It’s like the Producers, except for real

Got a couple of Smithee-worthy and related things for y’all to read. First off, here’s an excerpt from this brilliant review of the movie BloodRayne:

…If I find out that you went and saw this film after I told you not to, I’ll phone your friends up and tell them to go to your house and pour ants in your bed. And when you wake up screaming, covered in ants, you’ll think “at least I’m not still watching BloodRayne.”

This led the reviewer (one Howard Tayler of Schlock Mercenary fame) to do some poking into the background of the guy who directed this film… Turns out he’s a German by the name of Uwe Boll, and he deliberately makes bad moves to exploit a loophole in German tax laws. There’s a Cinema Blend article describing the whole sordid situation.

Reason I bring it up is that last night, instead of my usual Ars game, we watched a kind of strange Smithee film called Spiders. Let me be absolutely clear about this: this was not a good movie. There are at least two dozen potential clips of Smithee value, including a really good Whoops! and multiple instances of Inane Dialogue and Acting Appropriately Stupid.

If you’re not sure what those terms mean, there’s a list of the categories on Bryan’s Smithee Awards Site.

Anyway, this film is bad, but it’s entertaining.
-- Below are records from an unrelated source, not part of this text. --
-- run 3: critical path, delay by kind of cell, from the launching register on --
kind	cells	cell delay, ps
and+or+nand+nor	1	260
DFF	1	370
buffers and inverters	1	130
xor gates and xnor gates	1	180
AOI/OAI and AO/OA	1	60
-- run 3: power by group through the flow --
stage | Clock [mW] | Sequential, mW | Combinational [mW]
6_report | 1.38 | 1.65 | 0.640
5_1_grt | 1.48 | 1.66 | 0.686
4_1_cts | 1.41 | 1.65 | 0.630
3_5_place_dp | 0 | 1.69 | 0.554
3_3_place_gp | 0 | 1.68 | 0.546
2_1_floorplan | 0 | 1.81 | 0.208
**config.mk**
```make
export PLATFORM = sky130hd
export DESIGN_NAME = window_gen_3x3_flat
export DESIGN_NICKNAME = d
export VERILOG_FILES = /design/src/rtl/window_gen_3x3_if.sv /design/src/rtl/window_gen_3x3.sv /design/src/flat_wrapper.sv
export SDC_FILE = /design/constraint.sdc
export NUM_CORES = 1
export LEC_CHECK = 0
export CAP_MARGIN = 25
export CORE_MARGIN = 2
export CORE_UTILIZATION = 35
export DETAILED_ROUTE_END_ITERATION = 16
export SLEW_MARGIN = 20
export SYNTH_ARGS = -nofsm -noshare
export SYNTH_HDL_FRONTEND = slang
export SYNTH_SLANG_ARGS = --single-unit
```
**constraint.sdc**
```tcl
create_clock -name clk -period 10.8 [get_ports clk]
set_input_delay 2.7 -clock clk [delete_from_list [all_inputs] [get_ports clk]]
set_output_delay 2.7 -clock clk [all_outputs]
set_load 0.1 [all_outputs]
```
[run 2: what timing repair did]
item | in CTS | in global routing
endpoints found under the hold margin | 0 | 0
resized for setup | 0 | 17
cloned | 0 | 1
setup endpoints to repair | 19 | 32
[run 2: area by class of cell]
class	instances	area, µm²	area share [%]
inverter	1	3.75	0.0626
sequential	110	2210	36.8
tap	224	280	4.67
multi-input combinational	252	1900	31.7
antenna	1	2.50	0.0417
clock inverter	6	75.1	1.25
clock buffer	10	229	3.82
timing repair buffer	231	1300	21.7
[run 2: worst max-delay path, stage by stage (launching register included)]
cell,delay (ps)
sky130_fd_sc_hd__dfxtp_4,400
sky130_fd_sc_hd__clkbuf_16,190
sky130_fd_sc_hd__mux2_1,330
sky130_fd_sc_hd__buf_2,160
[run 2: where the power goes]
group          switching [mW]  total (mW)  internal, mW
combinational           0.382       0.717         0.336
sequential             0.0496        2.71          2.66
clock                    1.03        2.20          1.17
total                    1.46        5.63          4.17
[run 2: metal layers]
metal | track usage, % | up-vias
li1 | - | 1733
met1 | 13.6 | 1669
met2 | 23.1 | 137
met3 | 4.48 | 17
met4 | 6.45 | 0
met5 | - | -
==> src/rtl/serial_add_ctrl.sv <==
// Bit-serial adder sequencer: feeds an external 1-bit full adder LSB first and
// collects {cout,sum} = a + b + cin. Optional equality compare under SERIAL_CMP_EN.
module serial_add_ctrl #(
    parameter int WIDTH = 4
) (
    input  logic             clk,
    input  logic             clr,
    input  logic             start,
    input  logic [WIDTH-1:0] a,
    input  logic [WIDTH-1:0] b,
    input  logic             cin,
    output logic             fa_a,
    output logic             fa_b,
    output logic             fa_c,
    input  logic             fa_sum,
    input  logic             fa_cout,
    output logic             busy,
    output logic             done,
    output logic [WIDTH-1:0] sum,
    output logic             cout
`ifdef SERIAL_CMP_EN
    ,
    output logic             eq
`endif
);

    localparam int CW = $clog2(WIDTH + 1);

    typedef enum logic [1:0] {
        IDLE = 2'd0,
        RUN  = 2'd1,
        DONE = 2'd2
    } state_t;

    state_t state_reg, state_next;

    logic [WIDTH-1:0] a_reg, b_reg, sh_reg, sum_reg;
    logic [CW-1:0]    count_reg;
    logic             carry_reg, cout_reg;
    logic             running, last_bit, load;
    logic [WIDTH-1:0] sh_next;

    assign running  = (state_reg == RUN);
    assign last_bit = running && (count_reg == CW'(WIDTH - 1));
    // start is honoured only outside RUN; requests during RUN are dropped
    assign load     = start && !running;
    assign sh_next  = {fa_sum, sh_reg[WIDTH-1:1]};

    always_ff @(posedge clk) begin
        if (clr) begin
            state_reg <= IDLE;
        end else begin
            state_reg <= state_next;
        end
    end

    always_comb begin
        state_next = state_reg;
        case (state_reg)
            IDLE:    if (start) state_next = RUN;
            RUN:     if (last_bit) state_next = DONE;
            DONE:    state_next = start ? RUN : IDLE;
            default: state_next = IDLE;
        endcase
    end

    always_ff @(posedge clk) begin
        if (clr) begin
            a_reg     <= '0;
            b_reg     <= '0;
            sh_reg    <= '0;
            sum_reg   <= '0;
            count_reg <= '0;
            carry_reg <= 1'b0;
            cout_reg  <= 1'b0;
        end else if (running) begin
            sh_reg    <= sh_next;
            carry_reg <= fa_cout;
            a_reg     <= a_reg >> 1;
            b_reg     <= b_reg >> 1;
            count_reg <= count_reg + CW'(1);
            // result registers change only on the final bit, never mid-operation
            if (last_bit) begin
                sum_reg  <= sh_next;
                cout_reg <= fa_cout;
            end
        end else if (load) begin
            a_reg     <= a;
            b_reg     <= b;
            carry_reg <= cin;
            count_reg <= '0;
        end
    end

`ifdef SERIAL_CMP_EN
    logic eq_acc_reg, eq_reg;

    always_ff @(posedge clk) begin
        if (clr) begin
            eq_acc_reg <= 1'b0;
            eq_reg     <= 1'b0;
        end else if (running) begin
            eq_acc_reg <= eq_acc_reg & ~(fa_a ^ fa_b);
            if (last_bit) begin
                eq_reg <= eq_acc_reg & ~(fa_a ^ fa_b);
            end
        end else if (load) begin
            eq_acc_reg <= 1'b1;
        end
    end

    assign eq = eq_reg;
`endif

    assign fa_a = running & a_reg[0];
    assign fa_b = running & b_reg[0];
    assign fa_c = running & carry_reg;
    assign busy = running;
    assign done = (state_reg == DONE);
    assign sum  = sum_reg;
    assign cout = cout_reg;

endmodule

==> config.mk <==
export PLATFORM = sky130hd
export DESIGN_NAME = serial_add_ctrl
export DESIGN_NICKNAME = d
export VERILOG_FILES = /design/src/rtl/serial_add_ctrl.sv
export SDC_FILE = /design/constraint.sdc
export NUM_CORES = 1
export LEC_CHECK = 0
export BUFFER_PORTS_ARGS = -buffer_cell sky130_fd_sc_hd__buf_2
export CORE_AREA = 2 2 81 44
export DETAILED_ROUTE_END_ITERATION = 8
export DIE_AREA = 0 0 83 46
export REMOVE_ABC_BUFFERS = 1
export SLEW_MARGIN = 20
export SYNTH_ARGS = -nofsm -noshare
export SYNTH_HDL_FRONTEND = slang
export SYNTH_SLANG_ARGS = --single-unit
==> constraint.sdc <==
create_clock -name clk -period 1.8 [get_ports clk]
set_clock_uncertainty 0.15 [all_clocks]
set_input_delay 0.09 -clock clk [delete_from_list [all_inputs] [get_ports clk]]
set_output_delay 0.09 -clock clk [all_outputs]
set_load 0.05 [all_outputs]
# == Yosys cells after proc, flatten, opt, wreduce, memory -nomap -nowiden ==
# Cells that the tools add are included.
# totals
reg_bits,23
wordCells,39
output_inout_bits,10
inputBits,14
# classes
bitwise,3
n_eq_ne,5
n_mux,12
addsub,1
reduce_logical,8
# op_table
operator,n
$mux 3,6
$pmux 2 s3,1
$mux 2,2
$reduce_and 2->1,2
$add 3x1->3 const B,1
$and 1x1->1,3
$eq 3x2->1 const B,1
$mux 1,3
$eq 2x1->1 const B,1
$eq 2x2->1 const B,1
$logic_and 1x1->1,2
$logic_not 2->1,1
$ne 2x1->1 const B,1
$ne 2x2->1 const B,1
$reduce_bool 2->1,1
$reduce_or 2->1,1
$logic_not 1->1,1

# == Logic depth before layout (Yosys ltp) ==
# depth
depth_word,5
depth_mapped,5
depth_no_buf,5

# == Worst setup path before layout ==
# OpenSTA, ideal clock, no wires.
# synth_path
path_type,flip-flop to output port
from,reg state_reg[1]
to,out fa_a
path_buffers,1
t_arrival_ps,1274
required_ps,1560
path_slack_ps,286
stages_incl_launch_ff,5
path_cell_list,dfxtp_1 > nand2b_2 > inv_2 > buf_4 > and2_1
# synth_via
elab_chain_len,2
# synth_lines
element,line_no,source
"start, declared",35,"state_t state_reg, state_next;"
"start signal, assigned",53,state_reg <= state_next;
$eq 2x1->1,43,assign running = (state_reg == RUN);
via busy,17,"output logic busy,"
$and 1x1->1,115,assign fa_a = running & a_reg[0];
"end, declared",12,"output logic fa_a,"
# The timed path passes the listed nets, and every way through them passes these cells.

# == Worst setup path after layout ==
# layout_path
from,reg state_reg[1]
to,out fa_a
# layout_via
elab_chain_len,2
# layout_lines
element,line_no
$eq 2x1->1,43
$and 1x1->1,115
# No other way between the ends.

==> results.py <==
metrics = {
    "yosys": {
        "syn-mean-instance-area_um2": 9.08,
        "ys_seq_elements": 22,
        "synth_warnings": 0,
        "synth-seq-area-share": 0.485,
        "synthTopCellsByArea": "dfxtp_1 48%, mux2i_1 9.9%, a21oi_1 6.1%",
        "synth_cell_types": 22,
        "synth_top_area_share": 0.485,
        "synthCells": 100,
        "yosys.area.top_type": "dfxtp_1",
        "synth_area_um2": 908,
    },
    "outcome": {
        "violations": "hold timing",
        "status": "complete, but fails checks",
    },
    "sta": {
        "fin_crit_sh": 0.928,
        "setup_viol": 0,
        "min_period_ns": 1.67,
        "clock.fmax_mhz": 599,
        "hold-worst-slack_ns": -0.00658,
        "tightest_slew_ns": 0.410,
        "slew_viol_final": 0,
        "maxSlewHeadroom": 0.727,
        "finalHoldViolCount": 1,
        "finalWorstSetupSlack_ns": 0.130,
        "rsz0062_at_grt": "false",
        "finalSetupTns_ns": 0,
    },
    "clocking": {
        "clkLatencyLatePin_ns": 0.26,
        "cts_max_path_buffers": 2,
        "cts_htree_levels": 1,
        "cts_tree": "yes",
        "clock-root-buffer": "clkbuf_8",
        "cts.clk_slew.worst_paths_ns": 0.07,
        "postCtsSetupRepairBufs": 0,
        "post_cts_resized": 0,
        "cts.sinks": 22,
        "cts_buffers": 3,
    },
    "job": {
        "drv_cap": 0,
    },
    "setup_path": {
        "cp_max_fo": 18,
        "worstPathArrival_ns": 1.43,
        "worstPathRequired_ns": 1.56,
        "r2r_slack_ns": 0.30,
        "crit_type": "reg -> out",
        "crit_path_end_kind": "output pin",
        "r2r-end": "sum[2]$_SDFFE_PP0P_",
        "r2r-start": "count_reg[0]$_SDFFE_PP0P_",
        "r2r_cells": 5,
        "start_kind": "flip-flop",
    },
    "floorplan": {
        "die_h_um": 46,
        "rows": 15,
        "fp.dieArea_mm2": 0.00382,
        "ioPinCount": 24,
        "start_util": 0.283,
        "die_w_um": 83,
        "core-area_mm2": 0.00321,
    },
    "routing": {
        "vias_per_cell": 4.66,
        "antenna_left": 0,
        "dr.pass1.iters": 4,
        "drc": 0,
        "wire_per_inst_um": 12.2,
        "finalWirelength_um": 2030,
        "drtIter0Drc": 76,
        "vias": 773,
    },
    "power": {
        "combPwrFrac": 0.133,
        "intPower_mw": 0.709,
        "power_switching_mw": 0.234,
        "seqPwrFrac": 0.557,
        "pwr-share-clk": 0.310,
        "p_leak_nw": 0.481,
        "power.total_mw": 0.943,
        "ir_worst_vdd_mv": 0.368,
        "swShare": 0.248,
        "powerDensity_mw_per_mm2": 843,
    },
    "layout": {
        "ff_latch_area_um2": 440,
        "drive_above_1_share": 0.234,
        "diodes": 0,
        "final_cells": 166,
        "nets": 142,
        "fill_cells": 325,
        "multi_input_area_um2": 420,
        "area_growth_pct": 23.1,
    },
    "placed_design": {
        "dpl.cell_count": 160,
        "post-place-ws_ns": 0.336,
        "dp_hpwl_um": 1380,
        "numPortBuffers": 23,
        "gp_congestion": 0.771,
    },
    "worst_hold_path": {
        "min_from": "a[3]",
        "hold_path_depth": 3,
        "hold_path_end": "a_reg[3]$_SDFFE_PP0P_",
        "min-delay-path-class": "in -> reg",
    },
    "grt": {
        "antenna_found_initial": 0,
        "grt_max_degree": 23,
        "grt-ovfl-total": 0,
        "grt_usage": 0.110,
        "grt_pass1_wl_um": 3210,
        "grt_pass1_vias": 689,
    },
}
-- worst max-delay path, cell delays in order, from the launching register on --
cell	delay, ns
dfxtp_1	0.33
nand2b_2	0.19
inv_2	0.23
and2_1	0.17
buf_2	0.25
-- per-layer routing --
| metal | global-route usage | part of all wire | wire length [um] | vias up |
|---|---|---|---|---|
| met4 | 0.0689 | 0.025 | 51 | 0 |
| met3 | 0.0453 | 0.058 | 118 | 6 |
| li1 | - | - | - | 394 |
| met2 | 0.166 | 0.42 | 846 | 24 |
| met5 | 0 | 0 | 0 | - |
| met1 | 0.135 | 0.50 | 1010 | 349 |
-- per-stage QoR --
| stage | area (um2) | hold WS (ns) | utilization |
|---|---|---|---|
| floorplan | 872 | 0.00907 | - |
| global placement | 1050 | 0.209 | 0.326 |
| detailed placement | 1050 | 0.222 | 0.326 |
| CTS | 1120 | 0.00231 | 0.349 |
| global route | 1120 | 0.0346 | 0.349 |
| finish | 1120 | -0.00658 | 0.349 |
-- cells by family (layout without fill, tap and decap cells) --
kind of cell / after synthesis / in the layout / share of synthesized area
compound gates: 19 / 19 / 0.128
fa+ha+maj: 2 / 2 / 0.0275
mux: 9 / 9 / 0.0992
buf+inv: 9 / 33 / 0.0523
simple gates: 39 / 39 / 0.208
flops: 22 / 22 / 0.485
-- worst max-delay path by stage --
stage | from | endpoint | slack [ns] | cells past startpoint
global placement | count_reg[0]$_SDFFE_PP0P_ | sum[2]$_SDFFE_PP0P_ | 0.42 | 5
finish | state_reg[1]$_SDFFE_PP0P_ | fa_a | 0.13 | 4
CTS | state_reg[1]$_SDFFE_PP0P_ | fa_a | 0.11 | 4
floorplan | state_reg[1]$_SDFFE_PP0P_ | fa_a | 0.1 | 3
detailed placement | count_reg[0]$_SDFFE_PP0P_ | sum[2]$_SDFFE_PP0P_ | 0.34 | 5
global route | state_reg[1]$_SDFFE_PP0P_ | fa_a | 0.02 | 4
-- layout make-up --
type | count | area share
clock buffer | 3 | 0.0369
inverter | 3 | 0.0101
multi-input combinational | 69 | 0.376
sequential | 22 | 0.394
tap | 42 | 0.0470
timing repair buffer | 27 | 0.136
-- synthesized netlist by cell type (all sizes together) --
library cell and instances:
a211oi 7, a21oi 11, a2bb2oi 1, and2 3
buf 4, clkbuf 2, dfxtp 22, ha 2
inv 3, mux2i 9, nand2 12, nand2b 3
nand3 5, nand3b 3, nor2 9, nor2b 1
nor3 2, or3 1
It also undergoes a strange transformation in the last fifteen minutes. Most of the film is set in a top-secret government lab, most of which bears an uncanny resemblance to a dusty old industrial complex. The last bit is full of outdoors sequences, vehicle crashes, explosions, scores of extras and location shots which obviously required that streets be shut down.

It’s like they discovered a previously untapped vein of budget and blew it all on the ending.

They did a pretty good job too. You can tell that they wanted to make a decent “big scary bug” movie, and that they were having a good time doing it. They weren’t just in it for the sake of giving their investors a tax break.